2010 film directed by José Padilha

Secrets of the Tribe is a 2010 Brazilian documentary film by director José Padilha.

== Content ==
This documentary explores the allegations, first brought to light in the book Darkness in El Dorado, written by Patrick Tierney, that anthropologists studying the Yanomami Indians in the 1960s and '70s engaged in bizarre and inappropriate interactions with the tribe, including sexual and medical violations. Scientists accused in this film are among others James Neel, Napoleon Chagnon, Kenneth Good and Jacques Lizot.

==Release==
Premiered at the 2010 Sundance Film Festival, the film was nominated for a Grand Jury Prize.

== Afterwards ==
Alice Dreger, an historian of medicine and science, and an outsider to the debate, concluded in a peer-reviewed publication that most of Tierney's claims (the movie is based on claims originally made by Tierney) were "baseless and sensationalistic charges".

A detailed investigation of these charges by a panel set up by the University of Michigan found the most serious charges to have no foundation and others to have been exaggerated. Almost all of the lengthy allegations made in Darkness in El Dorado were publicly rejected by the Provost's office of the University of Michigan in November 2000.

Sponsel and Turner, the two scientists who originally touted the book's claims, admitted that their charge against Neel "remains an inference in the present state of our knowledge: there is no 'smoking gun' in the form of a written text or recorded speech by Neel."

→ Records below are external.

===== config.mk =====
export PLATFORM = sky130hd
export DESIGN_NAME = fb_write_queue
export DESIGN_NICKNAME = d
export VERILOG_FILES = /design/src/rtl/fb_write_queue.sv
export SDC_FILE = /design/constraint.sdc
export NUM_CORES = 1
export LEC_CHECK = 0
export ABC_AREA = 1
export CORE_UTILIZATION = 25
export DETAILED_ROUTE_END_ITERATION = 6
export GPL_TIMING_DRIVEN = 0
export HOLD_SLACK_MARGIN = 0.08
export PLACE_DENSITY = 0.37
export SYNTH_ARGS = -nofsm -noshare
export SYNTH_HDL_FRONTEND = slang
export SYNTH_SLANG_ARGS = --single-unit

===== constraint.sdc =====
create_clock -name clk_in -period 5.4 [get_ports clk_in]
set_clock_uncertainty 0.1 [all_clocks]
set_input_delay 0.81 -clock clk_in [delete_from_list [all_inputs] [get_ports clk_in]]
set_output_delay 0.81 -clock clk_in [all_outputs]
set_load 0.01 [all_outputs]

===== src/rtl/fb_write_queue.sv =====
// rtl/fb_write_queue.sv - framebuffer write queue
// Buffers toggle-signalled RAM writes and drains them to the framebuffer port when fb_ready is high.
module fb_write_queue #(
  parameter int PIXEL_WIDTH     = 64,
  parameter int PIXEL_HEIGHT    = 32,
  parameter int BYTES_PER_PIXEL = 2,
  parameter int FIFO_DEPTH      = 8,
  localparam int ADDR_W = $clog2(PIXEL_WIDTH * PIXEL_HEIGHT * BYTES_PER_PIXEL),
  localparam int LVL_W  = $clog2(FIFO_DEPTH) + 1
) (
  input  logic              clk_in,
  input  logic              reset,
  input  logic              wr_toggle,
  input  logic              wr_enable,
  input  logic [ADDR_W-1:0] wr_address,
  input  logic [7:0]        wr_data,
  input  logic              fb_ready,
  output logic              fb_write,
  output logic [ADDR_W-1:0] fb_address,
  output logic [7:0]        fb_data,
  input  logic              clear_overflow,
  output logic              overflow,
  output logic [LVL_W-1:0]  fifo_level,
  output logic              busy
);

  localparam int PTR_W = $clog2(FIFO_DEPTH);
  localparam int ENT_W = ADDR_W + 8;
  localparam logic [LVL_W-1:0] FULL_LVL = LVL_W'(FIFO_DEPTH);

  logic              toggle_q, toggle_d;
  logic [PTR_W-1:0]  wr_ptr_q, wr_ptr_d;
  logic [PTR_W-1:0]  rd_ptr_q, rd_ptr_d;
  logic [LVL_W-1:0]  level_q, level_d;
  logic              fb_write_q, fb_write_d;
  logic [ADDR_W-1:0] fb_address_q, fb_address_d;
  logic [7:0]        fb_data_q, fb_data_d;
  logic              overflow_q, overflow_d;
  logic              busy_q, busy_d;
  logic [ENT_W-1:0]  mem_q [FIFO_DEPTH];
  logic [ENT_W-1:0]  mem_d [FIFO_DEPTH];

  logic push_req;
  logic pop;
  logic full;
  logic push_ok;
  logic drop;

  always_comb begin
    toggle_d     = wr_toggle;
    wr_ptr_d     = wr_ptr_q;
    rd_ptr_d     = rd_ptr_q;
    level_d      = level_q;
    fb_write_d   = 1'b0;
    fb_address_d = fb_address_q;
    fb_data_d    = fb_data_q;
    overflow_d   = overflow_q;
    mem_d        = mem_q;

    push_req = (wr_toggle != toggle_q) & wr_enable;
    full     = (level_q == FULL_LVL);
    pop      = (level_q != '0) & fb_ready;
    // A full queue still accepts when the head leaves in the same cycle.
    push_ok  = push_req & (~full | pop);
    drop     = push_req & full & ~pop;

    if (push_ok) begin
      mem_d[wr_ptr_q] = {wr_address, wr_data};
      wr_ptr_d        = wr_ptr_q + PTR_W'(1);
    end

    if (pop) begin
      {fb_address_d, fb_data_d} = mem_q[rd_ptr_q];
      fb_write_d                = 1'b1;
      rd_ptr_d                  = rd_ptr_q + PTR_W'(1);
    end

    case ({push_ok, pop})
      2'b10:   level_d = level_q + LVL_W'(1);
      2'b01:   level_d = level_q - LVL_W'(1);
      default: level_d = level_q;
    endcase

    // A drop in the same cycle as a clear leaves the flag set.
    if (drop) begin
      overflow_d = 1'b1;
    end else if (clear_overflow) begin
      overflow_d = 1'b0;
    end

    busy_d = (level_d != '0) | fb_write_d;
  end

  always_ff @(posedge clk_in) begin
    if (reset) begin
      toggle_q     <= 1'b0;
      wr_ptr_q     <= '0;
      rd_ptr_q     <= '0;
      level_q      <= '0;
      fb_write_q   <= 1'b0;
      fb_address_q <= '0;
      fb_data_q    <= '0;
      overflow_q   <= 1'b0;
      busy_q       <= 1'b0;
    end else begin
      toggle_q     <= toggle_d;
      wr_ptr_q     <= wr_ptr_d;
      rd_ptr_q     <= rd_ptr_d;
      level_q      <= level_d;
      fb_write_q   <= fb_write_d;
      fb_address_q <= fb_address_d;
      fb_data_q    <= fb_data_d;
      overflow_q   <= overflow_d;
      busy_q       <= busy_d;
    end
  end

  // Storage needs no reset: an entry is only read after it has been written.
  always_ff @(posedge clk_in) begin
    mem_q <= mem_d;
  end

  assign fb_write   = fb_write_q;
  assign fb_address = fb_address_q;
  assign fb_data    = fb_data_q;
  assign overflow   = overflow_q;
  assign fifo_level = level_q;
  assign busy       = busy_q;

endmodule


After elaboration in Yosys (flattened, before gate mapping). Index checks and enable logic that the tools add are counted.

Muxes and demuxes: 10. Bitwise gates (word level): 11. Equal/unequal tests: 4. Reductions and logical operators: 4. $lt $le $gt $ge: 3. $add $sub $neg: 4.

Operators with widths (number): $bwmux 160 (1); $bmux 20 s3 (1); $demux 20 s3 (1); $mux 20 (3); $ge 4x4->1 const B (2); $not 3->4 (2); $pmux 4 s2 (1); $reduce_bool 4->1 (2); $add 3x1->3 const B (2); $and 1x1->1 (5); $add 4x1->4 const B (1); $eq 4x4->1 const B (1); $lt 4x1->1 const B (1); $sub 4x1->4 const B (1); $mux 1 (3); $eq 2x1->1 const B (1); $eq 2x2->1 const B (1); $not 1->1 (2); $or 1x1->1 (2); $reduce_bool 2->1 (1); $logic_and 1x1->1 (1); $ne 1x1->1 (1).

Register bits after elaboration: 194. Input port bits: 26. Word-level logic and storage cells: 53.

Logic depth before layout (Yosys ltp).
Word-level depth: 8. Depth in mapped cells: 18. Mapped depth without buffers: 17.

Worst setup path after synthesis. No wires, ideal clock.

Kind: input -> register. Start: input wr_toggle. End: register mem_q[140] (netlist name) (enable). Stages: 6. Setup slack: 2630 ps. Arrival time: 2273 ps. Setup time: 397 ps. Path through: nand2_1 > nand2_1 > nor2_1 > o21ai_2 > or2_4 > nor2_1.

Word-level cells in the longest chain between the ends: 3.

Ends and longest elaborated chain: start: declaration (line 13) `input logic wr_toggle,`; $ne 1x1->1 (line 60) `push_req = (wr_toggle != toggle_q) & wr_enable;`; $and 1x1->1 (line 60); $and 1x1->1 (line 64) `push_ok = push_req & (~full | pop);`; end signal: assignment (line 120) `mem_q <= mem_d;`; end: declaration (line 40) `logic [ENT_W-1:0] mem_q [FIFO_DEPTH];`.

No other way between the ends. A chain may end at the register's enable or synchronous reset.

Final worst setup path.
Start: input fb_ready. End: register busy_q, in the netlist busy.

Word-level cells in the longest chain between the ends: 7.

Ends and longest elaborated chain: start: declaration (line 17) `input logic fb_ready,`; $and 1x1->1 (*) (line 62) `pop = (level_q != '0) & fb_ready;`; $or 1x1->1 (line 64); $and 1x1->1 (line 64); $eq 2x1->1 or $eq 2x2->1 (tied branches) (line 78) `case ({push_ok, pop})`; $pmux 4 s2 (line 78); $reduce_bool 4->1 (line 91) `busy_d = (level_d != '0) | fb_write_d;`; $or 1x1->1 (*) (line 91); end signal: assignment (line 114) `busy_q <= busy_d;`; end: declaration (line 39) `logic busy_q, busy_d;`.

Mark *: on every way between the ends. The rest lies on a longest branch, timed or not.

==> impl_results.html <==
<table>
<tr><th>Metric</th><th>Value</th></tr>
<tr><th colspan="2">Run status</th></tr>
<tr><td>Run status</td><td>completed</td></tr>
<tr><th colspan="2">Placed design</th></tr>
<tr><td>Total half-perimeter wirelength after legalization and detailed placement</td><td>13800 um</td></tr>
<tr><td>Final GP Congestion</td><td>0.738</td></tr>
<tr><td>Worst Setup Slack post-DPL</td><td>2050 ps</td></tr>
<tr><td>Port Buffer Count</td><td>52</td></tr>
<tr><th colspan="2">Worst setup path</th></tr>
<tr><td>Gate family responsible for the most delay along the worst path</td><td>simple AND/OR/NAND/NOR gates</td></tr>
<tr><td>Data arrival time of the critical path</td><td>3090 ps</td></tr>
<tr><td>Class of the most critical setup path</td><td>in -&gt; reg</td></tr>
<tr><td>CP Data Required Time</td><td>5630 ps</td></tr>
<tr><td>Critical path buffers and inverters</td><td>3</td></tr>
<tr><td>Cells traversed along the worst timing path</td><td>clkdlybuf4s50_1 -&gt; nor2_1 -&gt; nand2_1 -&gt; o21ai_2 -&gt; ha_1 -&gt; nand2_1 -&gt; inv_1 -&gt; nor2_1 -&gt; ha_1 -&gt; nand2_1 -&gt; nand2_1 -&gt; nor2_1 -&gt; nand2_1 -&gt; nand2_1 -&gt; nand2_1 -&gt; inv_1 -&gt; nand2_1</td></tr>
<tr><td>Worst setup path end</td><td>busy$_SDFF_PP0_</td></tr>
<tr><td>Worst-path fanout max</td><td>8</td></tr>
<tr><td>Startpoint kind of the worst setup timing path</td><td>input port</td></tr>
<tr><td>Most used cell, CP</td><td>sky130_fd_sc_hd__nand2_1</td></tr>
<tr><td>Number of stages on the worst setup path</td><td>17</td></tr>
<tr><td>Delay of the slowest critical-path stage</td><td>450 ps</td></tr>
<tr><td>R2R cell count</td><td>18</td></tr>
<tr><td>Master of the slowest instance on the critical path</td><td>sky130_fd_sc_hd__clkdlybuf4s50_1</td></tr>
<tr><td>Startpoint of the worst-slack reg-to-reg timing path</td><td>fifo_level[1]$_SDFF_PP0_</td></tr>
<tr><td>Worst reg2reg setup slack</td><td>2870 ps</td></tr>
<tr><td>Reg2reg end</td><td>busy$_SDFF_PP0_</td></tr>
<tr><td>Nature of the critical path endpoint</td><td>flip-flop</td></tr>
<tr><td>CP Launch Point</td><td>fb_ready</td></tr>
<tr><th colspan="2">Layout</th></tr>
<tr><td>Area taken by multi-input logic gates</td><td>2170 um2</td></tr>
<tr><td>Sequential cell area in the final layout</td><td>5490 um2</td></tr>
<tr><td>Layout Utilization</td><td>31.0%</td></tr>
<tr><td>Area grow syn2layout</td><td>21.0%</td></tr>
<tr><td>Diode insertion count for antenna repair</td><td>0</td></tr>
<tr><td>Share of final-layout standard cells stronger than drive strength 1</td><td>11.3%</td></tr>
<tr><td>Final layout net count</td><td>840</td></tr>
<tr><td>FILL cells</td><td>3172</td></tr>
<tr><th colspan="2">Timing</th></tr>
<tr><td>Fraction of the cycle the final worst path needs</td><td>53.1%</td></tr>
<tr><td>Final period demand of the worst path</td><td>2870 ps</td></tr>
<tr><td>Highest clock rate</td><td>349 MHz</td></tr>
<tr><td>TNS Setup</td><td>0 ps</td></tr>
<tr><td>Unrepaired setup endpoints after global routing</td><td>false</td></tr>
<tr><td>Pin slew with the least headroom to its limit</td><td>978 ps</td></tr>
<tr><td>Final Setup Violations</td><td>0</td></tr>
<tr><td>Final count of pins violating max slew</td><td>0</td></tr>
<tr><td>Crit path setup slack, layout</td><td>2530 ps</td></tr>
<tr><td>Count of endpoints failing hold in the final timing report</td><td>0</td></tr>
<tr><td>Max-slew headroom at the worst pin</td><td>34.8%</td></tr>
<tr><th colspan="2">CTS</th></tr>
<tr><td>Worst-Skew Late Latency</td><td>430 ps</td></tr>
<tr><td>CTS-repair resized insts</td><td>0</td></tr>
<tr><td>Number of buffers on the longest clock path</td><td>2</td></tr>
<tr><td>Clock Tree Root</td><td>sky130_fd_sc_hd__clkbuf_16</td></tr>
<tr><td>Register clock-pin slew on the reported worst setup and hold paths</td><td>70 ps</td></tr>
<tr><td>Clock sinks</td><td>194</td></tr>
<tr><td>Post-CTS repair timing setup buffer count</td><td>0</td></tr>
<tr><td>Hold buffer count at cts</td><td>0</td></tr>
<tr><td>CTS tree</td><td>yes</td></tr>
<tr><td>CTS H-tree depth</td><td>4</td></tr>
<tr><td>Number of clock buffers inserted by TritonCTS</td><td>17</td></tr>
<tr><th colspan="2">Yosys</th></tr>
<tr><td>Count of distinct cell types in the synthesized netlist</td><td>29</td></tr>
<tr><td>Post-synth top flop</td><td>sky130_fd_sc_hd__edfxtp_1</td></tr>
<tr><td>Most frequently used cell type in the post-synthesis netlist</td><td>sky130_fd_sc_hd__nand2_1</td></tr>
<tr><td>Post-Syn Area</td><td>7930 um2</td></tr>
<tr><td>Top cell type by total area after synthesis</td><td>sky130_fd_sc_hd__edfxtp_1</td></tr>
<tr><td>Part of the Yosys area used for sequential elements</td><td>69.1%</td></tr>
<tr><td>Post-synth EDFFs</td><td>160</td></tr>
<tr><td>Number of synthesized register bits</td><td>194</td></tr>
<tr><td>Synth Instances</td><td>736</td></tr>
<tr><td>Commonest cells in the netlist</td><td>sky130_fd_sc_hd__nand2_1 (287), sky130_fd_sc_hd__edfxtp_1 (160), sky130_fd_sc_hd__nand3_1 (65)</td></tr>
<tr><td>Synth async-reset ratio</td><td>0%</td></tr>
<tr><td>Most area-consuming cells after synthesis</td><td>sky130_fd_sc_hd__edfxtp_1 (61%), sky130_fd_sc_hd__nand2_1 (14%), sky130_fd_sc_hd__dfxtp_1 (8.6%), sky130_fd_sc_hd__nand3_1 (4.1%), sky130_fd_sc_hd__nor2_1 (2.7%)</td></tr>
<tr><td>YS warnings</td><td>0</td></tr>
<tr><td>Syn avg cell area</td><td>10.8 um2</td></tr>
<tr><td>Post-Syn Nets</td><td>767</td></tr>
<tr><td>Share of Yosys cell area claimed by the top area cell type</td><td>60.6%</td></tr>
<tr><th colspan="2">Power and ir drop</th></tr>
<tr><td>PD cells</td><td>459 nW/um2</td></tr>
<tr><td>Pleak</td><td>3.54 nW</td></tr>
<tr><td>Largest voltage drop on the vdd net</td><td>0.245 mV</td></tr>
<tr><th colspan="2">Route</th></tr>
<tr><td>Post-detailed-route count of antenna-violating nets</td><td>0</td></tr>
<tr><td>DR vias/cell</td><td>4.30</td></tr>
<tr><td>Routed WL</td><td>22300 um</td></tr>
<tr><td>Iter 0 DRT Violations</td><td>310</td></tr>
<tr><td>Vias post-DR</td><td>5243</td></tr>
<tr><td>Initial DRT Pass Iterations</td><td>4</td></tr>
<tr><td>Remaining routing DRC violations</td><td>0</td></tr>
<tr><td>Wire length per cell after detailed routing</td><td>18.3 um</td></tr>
<tr><th colspan="2">Floorplan</th></tr>
<tr><td>Die span in x</td><td>180 um</td></tr>
<tr><td>Starting Density</td><td>25.7%</td></tr>
<tr><td>Core Rows</td><td>64</td></tr>
<tr><td>Top-Level Pins</td><td>53</td></tr>
<tr><td>Core region area</td><td>30900 um2</td></tr>
<tr><td>Die Outline Area</td><td>32500 um2</td></tr>
<tr><td>Chip Height</td><td>180 um</td></tr>
<tr><th colspan="2">Global route</th></tr>
<tr><td>Global-route wire length before repair</td><td>33200 um</td></tr>
<tr><td>Number of global-route vias before repair</td><td>5250</td></tr>
<tr><td>Antenna violations before repair</td><td>0</td></tr>
<tr><td>Leftover overflow at the end of global routing</td><td>0</td></tr>
<tr><td>Maximum number of pins on one net before global-route repair</td><td>21</td></tr>
<tr><td>Total global-route track usage</td><td>14.1%</td></tr>
<tr><th colspan="2">Flow run</th></tr>
<tr><td>Number of maximum-capacitance violations</td><td>0</td></tr>
<tr><th colspan="2">Worst hold path</th></tr>
<tr><td>Worst min-delay path category</td><td>reg -&gt; reg</td></tr>
<tr><td>Launch point of the worst hold path</td><td>fb_address[11]$_SDFFE_PP0P_</td></tr>
<tr><td>Cell depth of the worst min-delay path</td><td>2</td></tr>
</table>
[power breakdown]
group	total [W]	switching [W]	leakage [nW]	internal [W]
Sequential	0.00178	0.0000591	1.72	0.00172
Clock	0.00121	0.000541	0.278	0.000672
Combinational	0.00141	0.000910	1.54	0.000497
Total	0.00440	0.00151	3.54	0.00289
[area by class of cell]
class / instances / area share (%)
buffer: 38 / 2.61
tap: 396 / 5.16
clock buffer: 25 / 5.40
inverter: 21 / 0.847
clock inverter: 7 / 0.508
timing repair buffer: 54 / 5.74
sequential: 194 / 57.2
multi-input combinational: 483 / 22.6
[sequential cells by signal, summed over array words and instances, names as in the netlist]
signal	count
fb_data	8
overflow	1
toggle_q	1
rd_ptr_q	3
fb_address	12
fb_write	1
busy	1
wr_ptr_q	3
mem_q	160
fifo_level	4
[per-stage QoR]
stage	area, um2	hold WS, ps	cells	total power (W)
3_3_place_gp	8950	358	1184	0.00322
3_5_place_dp	9030	360	1186	0.00324
4_1_cts	9600	371	1218	0.00446
6_report	9600	369	1218	0.00440
5_1_grt	9600	390	1218	0.00467
2_1_floorplan	7930	376	736	0.00266
[cells by family after synthesis]
group                      Yosys count  synth area share [%]
and+or+nand+nor                    418                  21.1
DFF                                194                  69.1
buffers and inverters               59                  4.18
AOI/OAI and AO/OA                   57                  4.45
adders and majority gates            5                 0.789
xor gates and xnor gates             3                 0.331
[placed cells by master, fill, tap and decap left out, drive strengths merged, types with 23 or more instances in the layout]
cell type / count
inv: 23
nand2: 290
o21ai: 26
buf: 34
clkdlybuf4s50: 52
dfxtp: 34
nand3: 66
edfxtp: 160
clkbuf: 31
nor2: 59
a21oi: 30
[worst min-delay path, cell delays in order (launching register included)]
cell	delay (ps)
sky130_fd_sc_hd__dfxtp_1	310
sky130_fd_sc_hd__nand2_1	60
sky130_fd_sc_hd__a21oi_1	50
[layer usage]
layer,vias to the layer above,routed length (um),global-route usage [%]
met1,2512,10500,18.6
met5,-,0,0
met2,104,10500,23.5
li1,2613,-,-
met3,14,1010,2.87
met4,0,298,4.24
[worst min-delay path by stage]
| stage | slack [ps] | to |
|---|---|---|
| after CTS | 370 | fb_data[1]$_SDFFE_PP0P_ |
| after detailed placement | 360 | fb_data[1]$_SDFFE_PP0P_ |
| after floorplan | 380 | wr_ptr_q[0]$_SDFFE_PP0P_ |
| after global routing | 390 | fb_address[11]$_SDFFE_PP0P_ |
| after global placement | 360 | fb_address[11]$_SDFFE_PP0P_ |
| final | 370 | fb_address[11]$_SDFFE_PP0P_ |
(Power assumes the default switching activity.)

The American Anthropological Association has since rescinded its support of the book and acknowledged fraudulent and improper and unethical conduct by Tierney. The association admitted that "in the course of its investigation, in its publications, in the venues of its national meetings and its web site, [it] condoned a culture of accusation and allowed serious but unevaluated charges to be posted on its website and expressed in its newsletter and annual meetings" and that its "report has damaged the reputations of its targets, distracted public attention from the real sources of the Yanomami tragedy and misleadingly suggested that anthropologists are responsible for Yanomami suffering".

Stephen Broomer points out that, "Tierney wrote a polemical, unscientific book that invoked a scandal. Padilha's film is more evenhanded than this, no doubt because it includes that scandal as a subject, allowing Chagnon an opportunity to defend himself".